The church in Bizovik is dedicated to Saint Nicholas. It was first mentioned in written sources in 1526 as a chapel of ease associated with St. Peter's Church. It has been completely remodeled in the Baroque style and has two side chapels. The painting are reminiscent of Anton Cebej and the main altar dates from 1857. It is a wooden Baroque altar created by Peter Sever from Ljubljana. The side altars were created by Fran Zajc in 1873; the right one is dedicated to Saint Joseph, and the left to Our Lady of Sorrows. The Stations of the Cross date from 1895. The church was a pilgrimage site for people from the Trnovec and Krakovo neighborhoods of Ljubljana, who would invoke the protection of Saint Nicholas as the patron of fishermen and boatmen.

Inside the church, above the altar column to the right, is a figure of Saint Florian holding piggin of water over the church; the church is depicted with the bell tower to the right side instead of at the front, where the new bell tower was built after the old bell tower was torn down in 1825. The bell tower contains three bells.

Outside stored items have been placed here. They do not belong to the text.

[config.mk]
export PLATFORM = sky130hd
export DESIGN_NAME = ram_write_arbiter
export DESIGN_NICKNAME = d
export VERILOG_FILES = /design/src/rtl/ram_write_arbiter.sv
export SDC_FILE = /design/constraint.sdc
export NUM_CORES = 1
export LEC_CHECK = 0
export CAP_MARGIN = 0
export CORE_MARGIN = 3
export CORE_UTILIZATION = 45
export CTS_BUF_LIST = sky130_fd_sc_hd__clkbuf_4 sky130_fd_sc_hd__clkbuf_8
export DETAILED_ROUTE_END_ITERATION = 10
export PLACE_DENSITY_LB_ADDON = 0.3
export SYNTH_ARGS = -nofsm -noshare
export SYNTH_HDL_FRONTEND = slang
export SYNTH_SLANG_ARGS = --single-unit
[constraint.sdc]
create_clock -name clk -period 5 [get_ports clk]
set_clock_uncertainty 0.15 [all_clocks]
set_input_delay 0.75 -clock clk [delete_from_list [all_inputs] [get_ports clk]]
set_output_delay 0.75 -clock clk [all_outputs]
set_load 0.02 [all_outputs]
[src/rtl/ram_write_arbiter.sv]
// Round-robin write-port arbiter for the shared matrix RAM, with burst lock and per-requester beat counters.
// Define RAM_ARB_ADDR_CHECK_EN to drop out-of-range beats and raise the sticky addr_err flag.
module ram_write_arbiter #(
    parameter int ADDR_W = 11,
    parameter int DATA_W = 32,
    parameter int DEPTH  = 2048
) (
    input  logic                  clk,
    input  logic                  rst_n,
    input  logic                  clear,
    input  logic [1:0]            req_valid,
    input  logic [1:0]            req_lock,
    input  logic [2*ADDR_W-1:0]   req_addr,
    input  logic [2*DATA_W-1:0]   req_data,
    output logic [1:0]            req_ready,
    output logic                  ram_wr_en,
    output logic [ADDR_W-1:0]     ram_wr_addr,
    output logic [DATA_W-1:0]     ram_wr_data,
    output logic [2*ADDR_W+1:0]   beat_count,
    output logic                  owner
`ifdef RAM_ARB_ADDR_CHECK_EN
    ,
    output logic                  addr_err
`endif
);

    if (DEPTH > (1 << ADDR_W)) begin : g_depth_chk
        $error("DEPTH exceeds the address space");
    end

    localparam logic [ADDR_W:0] CNT_ONE = 1;

    logic                rr_next_q, rr_next_d;
    logic                lock_vld_q, lock_vld_d;
    logic                lock_id_q, lock_id_d;
    logic                wr_en_q, wr_en_d;
    logic [ADDR_W-1:0]   wr_addr_q, wr_addr_d;
    logic [DATA_W-1:0]   wr_data_q, wr_data_d;
    logic                owner_q, owner_d;

    logic                accept;
    logic                gnt_id;
    logic                sel_lock;
    logic                addr_ok;
    logic [ADDR_W-1:0]   sel_addr;
    logic [DATA_W-1:0]   sel_data;

    // A lock whose owner has dropped valid releases immediately and falls through to normal arbitration.
    always_comb begin
        req_ready = 2'b00;
        if (!clear) begin
            if (lock_vld_q && req_valid[lock_id_q]) begin
                req_ready[lock_id_q] = 1'b1;
            end else begin
                case (req_valid)
                    2'b01:   req_ready = 2'b01;
                    2'b10:   req_ready = 2'b10;
                    2'b11:   req_ready[rr_next_q] = 1'b1;
                    default: req_ready = 2'b00;
                endcase
            end
        end
    end

    assign accept   = |req_ready;
    assign gnt_id   = req_ready[1];
    assign sel_lock = req_lock[gnt_id];
    assign sel_addr = gnt_id ? req_addr[2*ADDR_W-1:ADDR_W] : req_addr[ADDR_W-1:0];
    assign sel_data = gnt_id ? req_data[2*DATA_W-1:DATA_W] : req_data[DATA_W-1:0];

`ifdef RAM_ARB_ADDR_CHECK_EN
    localparam logic [ADDR_W:0] DEPTH_LIM = (ADDR_W+1)'(DEPTH);
    logic addr_err_q, addr_err_d;

    assign addr_ok  = ({1'b0, sel_addr} < DEPTH_LIM);
    assign addr_err = addr_err_q;

    always_comb begin
        addr_err_d = addr_err_q;
        if (clear) begin
            addr_err_d = 1'b0;
        end else if (accept && !addr_ok) begin
            addr_err_d = 1'b1;
        end
    end

    always_ff @(posedge clk or negedge rst_n) begin
        if (!rst_n) begin
            addr_err_q <= 1'b0;
        end else begin
            addr_err_q <= addr_err_d;
        end
    end
`else
    assign addr_ok = 1'b1;
`endif

    always_comb begin
        rr_next_d  = rr_next_q;
        lock_vld_d = lock_vld_q && req_valid[lock_id_q];
        lock_id_d  = lock_id_q;
        wr_en_d    = 1'b0;
        wr_addr_d  = wr_addr_q;
        wr_data_d  = wr_data_q;
        owner_d    = owner_q;
        if (clear) begin
            rr_next_d  = 1'b0;
            lock_vld_d = 1'b0;
            lock_id_d  = 1'b0;
        end else if (accept) begin
            rr_next_d  = ~gnt_id;
            lock_vld_d = sel_lock;
            lock_id_d  = gnt_id;
            wr_en_d    = addr_ok;
            // Dropped beats leave the last written address/data/owner untouched.
            if (addr_ok) begin
                wr_addr_d = sel_addr;
                wr_data_d = sel_data;
                owner_d   = gnt_id;
            end
        end
    end

    always_ff @(posedge clk or negedge rst_n) begin
        if (!rst_n) begin
            rr_next_q  <= 1'b0;
            lock_vld_q <= 1'b0;
            lock_id_q  <= 1'b0;
            wr_en_q    <= 1'b0;
            wr_addr_q  <= '0;
            wr_data_q  <= '0;
            owner_q    <= 1'b0;
        end else begin
            rr_next_q  <= rr_next_d;
            lock_vld_q <= lock_vld_d;
            lock_id_q  <= lock_id_d;
            wr_en_q    <= wr_en_d;
            wr_addr_q  <= wr_addr_d;
            wr_data_q  <= wr_data_d;
            owner_q    <= owner_d;
        end
    end

    genvar gi;
    generate
        for (gi = 0; gi < 2; gi++) begin : g_cnt
            logic [ADDR_W:0] cnt_q, cnt_d;

            always_comb begin
                cnt_d = cnt_q;
                if (clear) begin
                    cnt_d = '0;
                end else if (req_ready[gi]) begin
                    cnt_d = cnt_q + CNT_ONE;
                end
            end

            always_ff @(posedge clk or negedge rst_n) begin
                if (!rst_n) begin
                    cnt_q <= '0;
                end else begin
                    cnt_q <= cnt_d;
                end
            end

            assign beat_count[gi*(ADDR_W+1) +: ADDR_W+1] = cnt_q;
        end
    endgenerate

    assign ram_wr_en   = wr_en_q;
    assign ram_wr_addr = wr_addr_q;
    assign ram_wr_data = wr_data_q;
    assign owner       = owner_q;

endmodule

There were four bells before the First World War, but three of them were taken away and melted down for cannons. After the war, two steel bells were cast and hung next to the remaining bronze bell, which was cast by Nikolaj Urban Boset in 1688 and weighs 245 kg.

There is a former cemetery around the church; it fell out of use when the new cemetery was opened in 1931. A plaque in a niche at the church is dedicated to the fallen of the First World War. It bears the date 13 September 1925 and contains the names of 34 soldiers. A monument next to the church is dedicated to the non-communist dead of the Second World War, both military and civilians killed by the Partisans. It bears the date 3 July 1994 and contains the names of 43 soldiers and 13 civilians.

There is a chapel-shrine next to the church with a statue of the Virgin Mary. Before the Second World War, the statue stood in a shrine in the village. However, the shrine was destroyed after the war and the statue was thrown into Bizovik Creek, where it was considerably damaged. The statue was retrieved and hidden by local people. After the fall of communism, a new shrine was built in 2004 and the statue was placed in it.